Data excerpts
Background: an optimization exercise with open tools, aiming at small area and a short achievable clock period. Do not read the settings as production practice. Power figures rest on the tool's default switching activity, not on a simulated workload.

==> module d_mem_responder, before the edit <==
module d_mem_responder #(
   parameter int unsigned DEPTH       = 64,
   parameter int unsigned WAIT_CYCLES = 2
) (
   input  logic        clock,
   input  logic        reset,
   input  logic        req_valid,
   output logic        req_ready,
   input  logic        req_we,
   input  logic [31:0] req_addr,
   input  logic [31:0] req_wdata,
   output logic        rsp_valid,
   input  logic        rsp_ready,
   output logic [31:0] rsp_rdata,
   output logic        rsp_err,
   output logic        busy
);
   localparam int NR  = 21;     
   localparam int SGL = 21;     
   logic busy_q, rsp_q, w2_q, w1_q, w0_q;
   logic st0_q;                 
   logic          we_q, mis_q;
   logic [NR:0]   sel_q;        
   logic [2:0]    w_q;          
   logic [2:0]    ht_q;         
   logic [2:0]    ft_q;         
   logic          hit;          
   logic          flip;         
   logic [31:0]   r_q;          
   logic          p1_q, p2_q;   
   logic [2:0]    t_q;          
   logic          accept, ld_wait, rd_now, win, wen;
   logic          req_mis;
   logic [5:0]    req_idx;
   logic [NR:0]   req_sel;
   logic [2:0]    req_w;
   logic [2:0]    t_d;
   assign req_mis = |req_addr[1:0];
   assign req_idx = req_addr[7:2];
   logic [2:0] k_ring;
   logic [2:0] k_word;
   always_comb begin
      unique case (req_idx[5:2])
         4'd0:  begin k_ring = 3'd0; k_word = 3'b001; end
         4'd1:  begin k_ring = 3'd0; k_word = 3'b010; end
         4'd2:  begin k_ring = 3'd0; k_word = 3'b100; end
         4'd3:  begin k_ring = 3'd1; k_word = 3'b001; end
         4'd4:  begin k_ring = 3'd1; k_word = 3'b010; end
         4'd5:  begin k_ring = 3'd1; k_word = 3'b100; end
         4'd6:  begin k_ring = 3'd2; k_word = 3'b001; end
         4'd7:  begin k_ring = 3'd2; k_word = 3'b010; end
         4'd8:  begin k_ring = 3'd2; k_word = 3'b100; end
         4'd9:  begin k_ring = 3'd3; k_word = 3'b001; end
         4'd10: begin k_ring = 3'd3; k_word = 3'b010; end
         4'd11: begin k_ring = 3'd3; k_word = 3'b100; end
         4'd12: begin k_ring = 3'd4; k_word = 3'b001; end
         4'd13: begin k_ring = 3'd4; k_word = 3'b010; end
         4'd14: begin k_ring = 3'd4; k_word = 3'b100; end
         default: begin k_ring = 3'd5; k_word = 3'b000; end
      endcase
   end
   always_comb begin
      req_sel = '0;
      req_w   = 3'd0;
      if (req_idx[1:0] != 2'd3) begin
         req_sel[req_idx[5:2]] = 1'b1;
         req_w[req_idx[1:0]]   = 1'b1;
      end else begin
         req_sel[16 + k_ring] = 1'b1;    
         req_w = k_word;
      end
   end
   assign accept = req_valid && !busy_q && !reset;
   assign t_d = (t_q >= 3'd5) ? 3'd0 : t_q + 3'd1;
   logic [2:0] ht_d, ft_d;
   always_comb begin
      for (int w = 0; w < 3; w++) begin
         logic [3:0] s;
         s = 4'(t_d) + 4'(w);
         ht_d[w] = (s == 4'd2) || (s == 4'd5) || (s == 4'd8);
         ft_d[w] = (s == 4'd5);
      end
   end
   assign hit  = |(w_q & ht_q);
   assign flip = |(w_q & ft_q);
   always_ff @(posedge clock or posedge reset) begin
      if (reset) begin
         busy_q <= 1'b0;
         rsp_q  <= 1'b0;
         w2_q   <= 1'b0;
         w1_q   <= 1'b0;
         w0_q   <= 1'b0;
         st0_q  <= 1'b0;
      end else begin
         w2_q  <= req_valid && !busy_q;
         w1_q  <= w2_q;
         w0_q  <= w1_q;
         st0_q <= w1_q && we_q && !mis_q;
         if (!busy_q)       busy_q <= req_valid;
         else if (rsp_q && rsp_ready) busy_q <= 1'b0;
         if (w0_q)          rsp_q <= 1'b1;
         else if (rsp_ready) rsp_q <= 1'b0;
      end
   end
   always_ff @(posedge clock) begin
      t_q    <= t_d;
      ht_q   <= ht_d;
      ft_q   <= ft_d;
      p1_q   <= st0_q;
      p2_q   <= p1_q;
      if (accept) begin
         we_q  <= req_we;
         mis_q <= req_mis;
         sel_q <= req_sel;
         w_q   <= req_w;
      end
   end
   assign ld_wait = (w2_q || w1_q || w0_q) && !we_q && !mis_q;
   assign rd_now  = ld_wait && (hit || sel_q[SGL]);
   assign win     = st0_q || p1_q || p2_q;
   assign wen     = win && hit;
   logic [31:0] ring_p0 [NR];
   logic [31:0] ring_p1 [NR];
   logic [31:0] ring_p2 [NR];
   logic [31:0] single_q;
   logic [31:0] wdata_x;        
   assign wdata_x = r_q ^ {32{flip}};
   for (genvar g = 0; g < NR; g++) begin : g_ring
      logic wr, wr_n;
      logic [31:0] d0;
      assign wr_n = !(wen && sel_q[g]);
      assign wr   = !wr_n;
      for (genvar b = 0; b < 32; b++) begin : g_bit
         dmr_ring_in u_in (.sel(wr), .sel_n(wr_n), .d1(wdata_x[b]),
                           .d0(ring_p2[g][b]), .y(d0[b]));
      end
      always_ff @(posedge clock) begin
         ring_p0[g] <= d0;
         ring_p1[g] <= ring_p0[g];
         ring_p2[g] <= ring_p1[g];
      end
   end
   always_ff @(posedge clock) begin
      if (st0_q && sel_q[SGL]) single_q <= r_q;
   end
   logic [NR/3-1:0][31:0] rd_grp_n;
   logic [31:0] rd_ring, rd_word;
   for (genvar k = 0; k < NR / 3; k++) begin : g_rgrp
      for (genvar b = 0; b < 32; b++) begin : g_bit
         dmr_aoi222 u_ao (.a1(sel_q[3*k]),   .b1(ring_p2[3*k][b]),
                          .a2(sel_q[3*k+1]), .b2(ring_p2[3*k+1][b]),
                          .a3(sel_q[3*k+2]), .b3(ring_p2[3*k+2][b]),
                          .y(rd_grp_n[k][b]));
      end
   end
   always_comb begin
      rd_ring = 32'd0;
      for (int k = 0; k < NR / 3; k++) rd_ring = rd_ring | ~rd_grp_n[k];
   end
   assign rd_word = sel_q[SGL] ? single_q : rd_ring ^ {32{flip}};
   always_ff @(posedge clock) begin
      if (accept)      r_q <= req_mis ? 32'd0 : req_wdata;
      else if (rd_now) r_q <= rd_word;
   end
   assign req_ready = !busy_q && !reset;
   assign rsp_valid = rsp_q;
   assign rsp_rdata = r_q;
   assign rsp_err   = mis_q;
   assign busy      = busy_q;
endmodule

...

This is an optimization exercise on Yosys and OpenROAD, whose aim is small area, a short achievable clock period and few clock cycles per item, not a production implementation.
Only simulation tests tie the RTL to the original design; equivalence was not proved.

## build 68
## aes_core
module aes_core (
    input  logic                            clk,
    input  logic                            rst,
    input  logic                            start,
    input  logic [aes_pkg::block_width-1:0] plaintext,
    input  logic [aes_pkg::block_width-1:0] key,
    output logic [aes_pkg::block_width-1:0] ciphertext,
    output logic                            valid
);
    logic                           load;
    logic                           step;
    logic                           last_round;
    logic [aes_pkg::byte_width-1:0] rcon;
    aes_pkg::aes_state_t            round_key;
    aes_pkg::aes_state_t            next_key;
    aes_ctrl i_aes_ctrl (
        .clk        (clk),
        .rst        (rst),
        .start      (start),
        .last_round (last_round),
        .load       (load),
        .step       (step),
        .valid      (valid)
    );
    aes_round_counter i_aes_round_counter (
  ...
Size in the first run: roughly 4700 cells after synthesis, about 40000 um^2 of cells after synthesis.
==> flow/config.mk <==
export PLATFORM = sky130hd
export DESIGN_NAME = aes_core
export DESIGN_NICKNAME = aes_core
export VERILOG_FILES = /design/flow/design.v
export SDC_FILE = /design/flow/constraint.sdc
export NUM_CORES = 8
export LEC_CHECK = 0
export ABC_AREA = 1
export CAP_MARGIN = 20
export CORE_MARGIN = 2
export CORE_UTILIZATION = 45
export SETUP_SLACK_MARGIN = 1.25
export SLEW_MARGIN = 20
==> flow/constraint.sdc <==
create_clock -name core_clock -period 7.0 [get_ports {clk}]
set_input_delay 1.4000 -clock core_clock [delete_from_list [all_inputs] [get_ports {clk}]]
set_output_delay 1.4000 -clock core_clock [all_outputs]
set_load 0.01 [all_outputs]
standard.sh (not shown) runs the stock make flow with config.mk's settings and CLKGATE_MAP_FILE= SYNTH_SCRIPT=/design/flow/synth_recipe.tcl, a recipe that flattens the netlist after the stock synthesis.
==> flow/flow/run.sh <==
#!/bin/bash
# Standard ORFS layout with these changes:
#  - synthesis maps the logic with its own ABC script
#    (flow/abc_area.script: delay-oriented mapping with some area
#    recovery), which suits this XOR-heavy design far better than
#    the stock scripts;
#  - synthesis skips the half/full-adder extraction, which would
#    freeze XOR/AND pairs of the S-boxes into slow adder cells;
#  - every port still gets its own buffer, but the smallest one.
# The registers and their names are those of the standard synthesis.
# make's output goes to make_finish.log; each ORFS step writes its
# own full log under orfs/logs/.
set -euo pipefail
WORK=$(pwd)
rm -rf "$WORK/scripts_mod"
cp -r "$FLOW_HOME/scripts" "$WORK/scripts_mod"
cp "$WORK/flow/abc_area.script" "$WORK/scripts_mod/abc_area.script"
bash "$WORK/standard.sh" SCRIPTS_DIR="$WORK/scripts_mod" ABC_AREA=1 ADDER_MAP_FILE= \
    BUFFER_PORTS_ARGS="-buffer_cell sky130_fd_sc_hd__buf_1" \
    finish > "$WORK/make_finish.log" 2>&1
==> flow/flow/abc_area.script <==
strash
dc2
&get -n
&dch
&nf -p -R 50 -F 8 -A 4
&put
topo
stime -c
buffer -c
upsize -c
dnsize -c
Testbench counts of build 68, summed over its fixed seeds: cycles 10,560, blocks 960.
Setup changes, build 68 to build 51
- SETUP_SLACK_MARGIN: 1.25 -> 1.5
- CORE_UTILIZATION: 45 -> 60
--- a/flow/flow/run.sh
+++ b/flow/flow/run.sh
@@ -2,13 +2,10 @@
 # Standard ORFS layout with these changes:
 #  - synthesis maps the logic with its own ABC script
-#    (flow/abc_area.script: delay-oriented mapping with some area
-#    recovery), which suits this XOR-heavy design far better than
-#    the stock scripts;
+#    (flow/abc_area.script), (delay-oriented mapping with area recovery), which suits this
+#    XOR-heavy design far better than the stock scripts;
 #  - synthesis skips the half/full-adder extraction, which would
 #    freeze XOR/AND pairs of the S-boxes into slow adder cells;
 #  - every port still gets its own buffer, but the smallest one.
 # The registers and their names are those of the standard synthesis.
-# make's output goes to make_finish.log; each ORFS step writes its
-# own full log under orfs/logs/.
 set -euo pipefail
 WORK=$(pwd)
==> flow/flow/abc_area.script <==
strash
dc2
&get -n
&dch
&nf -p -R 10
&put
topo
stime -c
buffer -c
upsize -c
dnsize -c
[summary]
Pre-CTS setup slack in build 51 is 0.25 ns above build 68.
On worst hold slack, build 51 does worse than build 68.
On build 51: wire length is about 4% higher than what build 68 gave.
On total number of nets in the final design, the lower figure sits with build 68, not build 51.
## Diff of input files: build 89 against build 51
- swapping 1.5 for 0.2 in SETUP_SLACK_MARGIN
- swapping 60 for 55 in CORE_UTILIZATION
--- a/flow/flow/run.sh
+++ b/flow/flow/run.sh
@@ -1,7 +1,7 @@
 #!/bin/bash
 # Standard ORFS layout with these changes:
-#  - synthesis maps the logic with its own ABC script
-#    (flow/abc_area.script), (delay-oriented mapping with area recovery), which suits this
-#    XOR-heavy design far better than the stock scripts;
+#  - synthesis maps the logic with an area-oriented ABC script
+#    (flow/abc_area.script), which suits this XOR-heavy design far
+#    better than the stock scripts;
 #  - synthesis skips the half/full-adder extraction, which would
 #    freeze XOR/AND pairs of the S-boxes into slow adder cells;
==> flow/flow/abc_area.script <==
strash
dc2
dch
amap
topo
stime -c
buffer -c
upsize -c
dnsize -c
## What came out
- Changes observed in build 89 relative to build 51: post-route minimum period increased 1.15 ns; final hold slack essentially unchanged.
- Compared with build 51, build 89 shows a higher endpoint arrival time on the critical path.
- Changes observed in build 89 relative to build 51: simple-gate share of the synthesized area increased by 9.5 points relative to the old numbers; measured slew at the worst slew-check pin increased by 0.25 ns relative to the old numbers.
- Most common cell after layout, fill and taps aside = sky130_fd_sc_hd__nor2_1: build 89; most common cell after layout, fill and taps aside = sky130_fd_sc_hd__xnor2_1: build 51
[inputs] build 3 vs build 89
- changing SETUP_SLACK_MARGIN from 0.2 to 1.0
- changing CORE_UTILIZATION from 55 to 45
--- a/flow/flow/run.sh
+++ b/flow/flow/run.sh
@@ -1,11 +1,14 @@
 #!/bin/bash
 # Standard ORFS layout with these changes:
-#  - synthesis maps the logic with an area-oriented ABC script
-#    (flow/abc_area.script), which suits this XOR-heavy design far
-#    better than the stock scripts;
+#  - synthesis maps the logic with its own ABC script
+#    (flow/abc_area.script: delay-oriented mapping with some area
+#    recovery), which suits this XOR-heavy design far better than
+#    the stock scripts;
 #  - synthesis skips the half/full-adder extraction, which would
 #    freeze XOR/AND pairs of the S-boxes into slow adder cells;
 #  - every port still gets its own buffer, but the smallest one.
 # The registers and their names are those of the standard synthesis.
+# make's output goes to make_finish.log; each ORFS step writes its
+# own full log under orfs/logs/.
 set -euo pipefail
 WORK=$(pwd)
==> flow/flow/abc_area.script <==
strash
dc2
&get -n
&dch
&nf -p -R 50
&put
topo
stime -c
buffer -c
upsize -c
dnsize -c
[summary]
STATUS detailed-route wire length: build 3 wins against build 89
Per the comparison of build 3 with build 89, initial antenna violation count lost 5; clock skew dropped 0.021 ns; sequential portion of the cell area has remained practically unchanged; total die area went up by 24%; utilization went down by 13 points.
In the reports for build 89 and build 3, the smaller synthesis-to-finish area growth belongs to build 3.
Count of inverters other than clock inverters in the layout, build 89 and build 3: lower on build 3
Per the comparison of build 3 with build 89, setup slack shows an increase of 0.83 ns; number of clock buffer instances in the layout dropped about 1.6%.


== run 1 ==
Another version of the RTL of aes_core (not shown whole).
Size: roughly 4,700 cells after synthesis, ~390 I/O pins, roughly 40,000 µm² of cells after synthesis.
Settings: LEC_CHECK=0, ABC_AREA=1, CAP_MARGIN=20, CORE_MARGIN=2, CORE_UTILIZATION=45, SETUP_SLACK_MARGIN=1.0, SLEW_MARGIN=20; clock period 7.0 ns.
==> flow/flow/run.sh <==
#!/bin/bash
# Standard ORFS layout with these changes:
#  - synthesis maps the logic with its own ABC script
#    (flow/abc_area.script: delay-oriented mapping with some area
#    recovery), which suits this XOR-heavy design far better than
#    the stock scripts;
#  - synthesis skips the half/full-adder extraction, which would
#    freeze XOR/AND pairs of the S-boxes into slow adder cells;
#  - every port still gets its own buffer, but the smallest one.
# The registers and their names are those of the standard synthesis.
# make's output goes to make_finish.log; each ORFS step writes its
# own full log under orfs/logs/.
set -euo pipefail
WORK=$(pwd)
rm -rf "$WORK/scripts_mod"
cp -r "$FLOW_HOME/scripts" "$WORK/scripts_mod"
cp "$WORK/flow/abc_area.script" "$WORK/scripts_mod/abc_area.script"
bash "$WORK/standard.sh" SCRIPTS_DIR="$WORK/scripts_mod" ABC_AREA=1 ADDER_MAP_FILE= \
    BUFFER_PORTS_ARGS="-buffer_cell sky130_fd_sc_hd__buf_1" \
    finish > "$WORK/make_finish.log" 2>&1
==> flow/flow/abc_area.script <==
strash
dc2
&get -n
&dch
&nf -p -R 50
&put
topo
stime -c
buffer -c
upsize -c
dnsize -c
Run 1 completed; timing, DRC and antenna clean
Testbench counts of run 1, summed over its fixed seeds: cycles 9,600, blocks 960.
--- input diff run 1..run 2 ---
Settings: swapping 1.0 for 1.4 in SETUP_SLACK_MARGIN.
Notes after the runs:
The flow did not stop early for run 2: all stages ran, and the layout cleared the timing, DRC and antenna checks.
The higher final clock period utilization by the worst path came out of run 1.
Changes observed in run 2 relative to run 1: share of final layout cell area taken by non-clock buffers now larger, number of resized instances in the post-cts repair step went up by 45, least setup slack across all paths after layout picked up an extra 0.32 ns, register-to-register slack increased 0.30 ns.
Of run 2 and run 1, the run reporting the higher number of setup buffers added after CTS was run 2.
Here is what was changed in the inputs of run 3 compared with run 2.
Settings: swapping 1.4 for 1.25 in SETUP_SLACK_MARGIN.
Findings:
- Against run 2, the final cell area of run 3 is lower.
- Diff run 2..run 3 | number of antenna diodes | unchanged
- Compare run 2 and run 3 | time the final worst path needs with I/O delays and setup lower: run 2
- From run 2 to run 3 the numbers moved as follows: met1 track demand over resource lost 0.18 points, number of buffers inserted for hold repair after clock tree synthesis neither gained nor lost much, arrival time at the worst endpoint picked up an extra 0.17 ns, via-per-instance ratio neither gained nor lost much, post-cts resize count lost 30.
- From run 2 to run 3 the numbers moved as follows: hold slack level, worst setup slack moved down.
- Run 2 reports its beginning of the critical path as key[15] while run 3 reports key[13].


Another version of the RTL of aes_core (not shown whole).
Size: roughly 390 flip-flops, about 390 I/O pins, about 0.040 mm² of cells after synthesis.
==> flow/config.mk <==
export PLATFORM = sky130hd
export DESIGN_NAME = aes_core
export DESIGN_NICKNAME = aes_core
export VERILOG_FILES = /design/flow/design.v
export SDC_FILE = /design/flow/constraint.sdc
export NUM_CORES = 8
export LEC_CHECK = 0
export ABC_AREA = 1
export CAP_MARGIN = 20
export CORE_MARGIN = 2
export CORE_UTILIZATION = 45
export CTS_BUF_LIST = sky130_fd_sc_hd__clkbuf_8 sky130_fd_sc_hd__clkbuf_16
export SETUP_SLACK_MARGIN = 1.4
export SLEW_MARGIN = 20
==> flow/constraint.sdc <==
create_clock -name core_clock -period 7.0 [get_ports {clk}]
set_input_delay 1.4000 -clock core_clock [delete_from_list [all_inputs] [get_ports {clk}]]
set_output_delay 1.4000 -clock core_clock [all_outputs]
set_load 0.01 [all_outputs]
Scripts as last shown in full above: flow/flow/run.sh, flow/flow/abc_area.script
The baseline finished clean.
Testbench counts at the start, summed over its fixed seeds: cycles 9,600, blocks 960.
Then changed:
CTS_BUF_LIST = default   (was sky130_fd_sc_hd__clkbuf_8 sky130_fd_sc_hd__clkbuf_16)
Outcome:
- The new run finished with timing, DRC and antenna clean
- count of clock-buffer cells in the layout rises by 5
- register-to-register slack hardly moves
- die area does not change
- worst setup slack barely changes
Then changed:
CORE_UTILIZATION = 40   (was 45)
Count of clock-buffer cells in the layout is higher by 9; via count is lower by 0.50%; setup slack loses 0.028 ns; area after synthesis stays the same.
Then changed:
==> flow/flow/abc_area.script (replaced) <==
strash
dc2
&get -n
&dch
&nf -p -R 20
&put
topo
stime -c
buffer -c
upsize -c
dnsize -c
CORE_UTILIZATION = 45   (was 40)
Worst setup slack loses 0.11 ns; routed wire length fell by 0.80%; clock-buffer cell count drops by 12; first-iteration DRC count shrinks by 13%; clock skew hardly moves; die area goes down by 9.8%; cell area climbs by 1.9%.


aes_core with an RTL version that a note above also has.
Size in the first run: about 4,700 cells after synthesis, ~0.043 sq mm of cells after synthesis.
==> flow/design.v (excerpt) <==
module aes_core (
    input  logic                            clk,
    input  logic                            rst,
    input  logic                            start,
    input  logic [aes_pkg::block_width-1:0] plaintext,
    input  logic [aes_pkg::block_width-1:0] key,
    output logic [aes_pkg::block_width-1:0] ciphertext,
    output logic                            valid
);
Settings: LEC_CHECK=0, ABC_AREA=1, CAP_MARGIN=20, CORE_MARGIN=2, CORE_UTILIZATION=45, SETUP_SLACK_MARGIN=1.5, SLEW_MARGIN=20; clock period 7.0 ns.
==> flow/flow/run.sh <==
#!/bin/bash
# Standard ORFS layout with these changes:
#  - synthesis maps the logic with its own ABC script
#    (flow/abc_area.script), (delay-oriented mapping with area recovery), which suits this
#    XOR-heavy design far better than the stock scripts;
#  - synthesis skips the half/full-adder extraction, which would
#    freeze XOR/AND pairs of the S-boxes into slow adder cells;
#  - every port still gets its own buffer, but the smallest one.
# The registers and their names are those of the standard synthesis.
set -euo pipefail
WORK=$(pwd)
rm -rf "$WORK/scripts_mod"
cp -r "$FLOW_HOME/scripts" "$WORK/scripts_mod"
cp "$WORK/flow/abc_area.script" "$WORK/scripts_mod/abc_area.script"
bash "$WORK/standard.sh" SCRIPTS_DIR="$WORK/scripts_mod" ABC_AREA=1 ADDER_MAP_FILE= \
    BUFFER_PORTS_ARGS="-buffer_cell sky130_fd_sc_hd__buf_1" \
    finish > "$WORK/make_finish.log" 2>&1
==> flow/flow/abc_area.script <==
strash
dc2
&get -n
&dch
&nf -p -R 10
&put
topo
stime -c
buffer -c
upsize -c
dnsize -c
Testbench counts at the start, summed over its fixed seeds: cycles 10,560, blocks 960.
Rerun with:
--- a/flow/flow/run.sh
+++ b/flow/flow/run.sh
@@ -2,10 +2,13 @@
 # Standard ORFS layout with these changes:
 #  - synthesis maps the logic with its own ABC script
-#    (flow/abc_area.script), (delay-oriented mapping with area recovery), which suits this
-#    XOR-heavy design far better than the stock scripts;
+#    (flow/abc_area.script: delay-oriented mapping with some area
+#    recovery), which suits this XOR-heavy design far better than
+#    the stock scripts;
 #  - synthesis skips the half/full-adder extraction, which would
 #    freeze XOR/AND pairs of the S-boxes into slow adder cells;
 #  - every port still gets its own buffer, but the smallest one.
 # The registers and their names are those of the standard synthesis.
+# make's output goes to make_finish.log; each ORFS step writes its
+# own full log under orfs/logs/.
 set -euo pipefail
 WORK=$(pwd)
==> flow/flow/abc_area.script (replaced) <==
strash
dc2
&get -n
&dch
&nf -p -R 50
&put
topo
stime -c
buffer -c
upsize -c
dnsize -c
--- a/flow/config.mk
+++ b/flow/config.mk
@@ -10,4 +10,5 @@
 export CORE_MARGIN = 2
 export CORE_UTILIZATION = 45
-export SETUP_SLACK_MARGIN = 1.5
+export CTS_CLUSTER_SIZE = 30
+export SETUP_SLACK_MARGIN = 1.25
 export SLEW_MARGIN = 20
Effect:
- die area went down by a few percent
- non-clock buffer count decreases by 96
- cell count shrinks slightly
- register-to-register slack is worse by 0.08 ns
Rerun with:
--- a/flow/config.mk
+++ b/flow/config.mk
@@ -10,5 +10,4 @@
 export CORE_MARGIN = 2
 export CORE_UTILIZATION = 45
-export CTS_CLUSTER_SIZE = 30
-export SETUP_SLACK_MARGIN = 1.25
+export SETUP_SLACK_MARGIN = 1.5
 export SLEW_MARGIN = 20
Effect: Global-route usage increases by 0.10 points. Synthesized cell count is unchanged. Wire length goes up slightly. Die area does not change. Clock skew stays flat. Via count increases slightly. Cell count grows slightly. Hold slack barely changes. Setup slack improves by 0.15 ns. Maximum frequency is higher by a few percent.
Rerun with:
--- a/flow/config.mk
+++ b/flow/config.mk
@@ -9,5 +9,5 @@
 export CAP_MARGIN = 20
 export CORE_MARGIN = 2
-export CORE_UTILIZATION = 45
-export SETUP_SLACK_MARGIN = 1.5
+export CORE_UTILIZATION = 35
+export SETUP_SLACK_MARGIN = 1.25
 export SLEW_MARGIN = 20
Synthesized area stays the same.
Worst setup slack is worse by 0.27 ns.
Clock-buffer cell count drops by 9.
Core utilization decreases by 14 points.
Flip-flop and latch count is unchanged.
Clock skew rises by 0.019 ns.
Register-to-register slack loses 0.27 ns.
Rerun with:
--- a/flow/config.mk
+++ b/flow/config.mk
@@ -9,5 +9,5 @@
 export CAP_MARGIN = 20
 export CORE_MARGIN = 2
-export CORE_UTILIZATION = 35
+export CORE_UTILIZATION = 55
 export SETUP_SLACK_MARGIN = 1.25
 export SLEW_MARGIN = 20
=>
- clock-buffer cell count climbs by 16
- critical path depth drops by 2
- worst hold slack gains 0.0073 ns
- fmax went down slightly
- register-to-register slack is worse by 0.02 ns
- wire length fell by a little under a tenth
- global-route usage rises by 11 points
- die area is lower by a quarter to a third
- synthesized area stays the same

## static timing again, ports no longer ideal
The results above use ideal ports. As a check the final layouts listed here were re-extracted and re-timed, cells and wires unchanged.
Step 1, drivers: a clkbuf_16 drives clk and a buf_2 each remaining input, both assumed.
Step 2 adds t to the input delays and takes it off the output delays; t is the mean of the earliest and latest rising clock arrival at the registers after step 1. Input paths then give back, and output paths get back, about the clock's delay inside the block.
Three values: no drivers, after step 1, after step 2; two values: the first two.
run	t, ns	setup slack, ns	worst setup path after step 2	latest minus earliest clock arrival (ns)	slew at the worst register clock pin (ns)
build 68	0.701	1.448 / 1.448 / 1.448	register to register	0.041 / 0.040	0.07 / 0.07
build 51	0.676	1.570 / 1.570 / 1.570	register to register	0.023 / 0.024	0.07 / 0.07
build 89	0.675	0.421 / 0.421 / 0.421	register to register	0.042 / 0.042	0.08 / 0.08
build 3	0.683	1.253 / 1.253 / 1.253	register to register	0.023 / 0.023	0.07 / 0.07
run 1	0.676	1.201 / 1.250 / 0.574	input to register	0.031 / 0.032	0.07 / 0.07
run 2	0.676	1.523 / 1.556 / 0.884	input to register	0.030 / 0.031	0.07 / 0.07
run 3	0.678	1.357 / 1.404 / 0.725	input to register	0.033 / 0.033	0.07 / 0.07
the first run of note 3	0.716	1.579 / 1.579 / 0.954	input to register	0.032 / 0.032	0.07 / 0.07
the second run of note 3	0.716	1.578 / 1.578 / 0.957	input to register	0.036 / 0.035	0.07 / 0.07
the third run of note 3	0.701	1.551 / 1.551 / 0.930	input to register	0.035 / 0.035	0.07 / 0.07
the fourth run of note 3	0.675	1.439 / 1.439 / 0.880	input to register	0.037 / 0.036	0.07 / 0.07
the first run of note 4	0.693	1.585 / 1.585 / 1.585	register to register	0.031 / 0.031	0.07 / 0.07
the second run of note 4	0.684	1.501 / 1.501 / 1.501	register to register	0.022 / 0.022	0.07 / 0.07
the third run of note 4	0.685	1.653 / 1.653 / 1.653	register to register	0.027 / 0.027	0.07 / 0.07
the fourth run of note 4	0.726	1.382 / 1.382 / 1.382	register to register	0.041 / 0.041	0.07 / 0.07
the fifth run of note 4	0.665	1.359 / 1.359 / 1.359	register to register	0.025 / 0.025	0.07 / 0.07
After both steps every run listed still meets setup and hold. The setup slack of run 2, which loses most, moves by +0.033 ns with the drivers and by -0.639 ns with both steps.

- [Exercise requirements]: In the entries above, count each line with "increased"; reply with the total only.

- [Response]: 3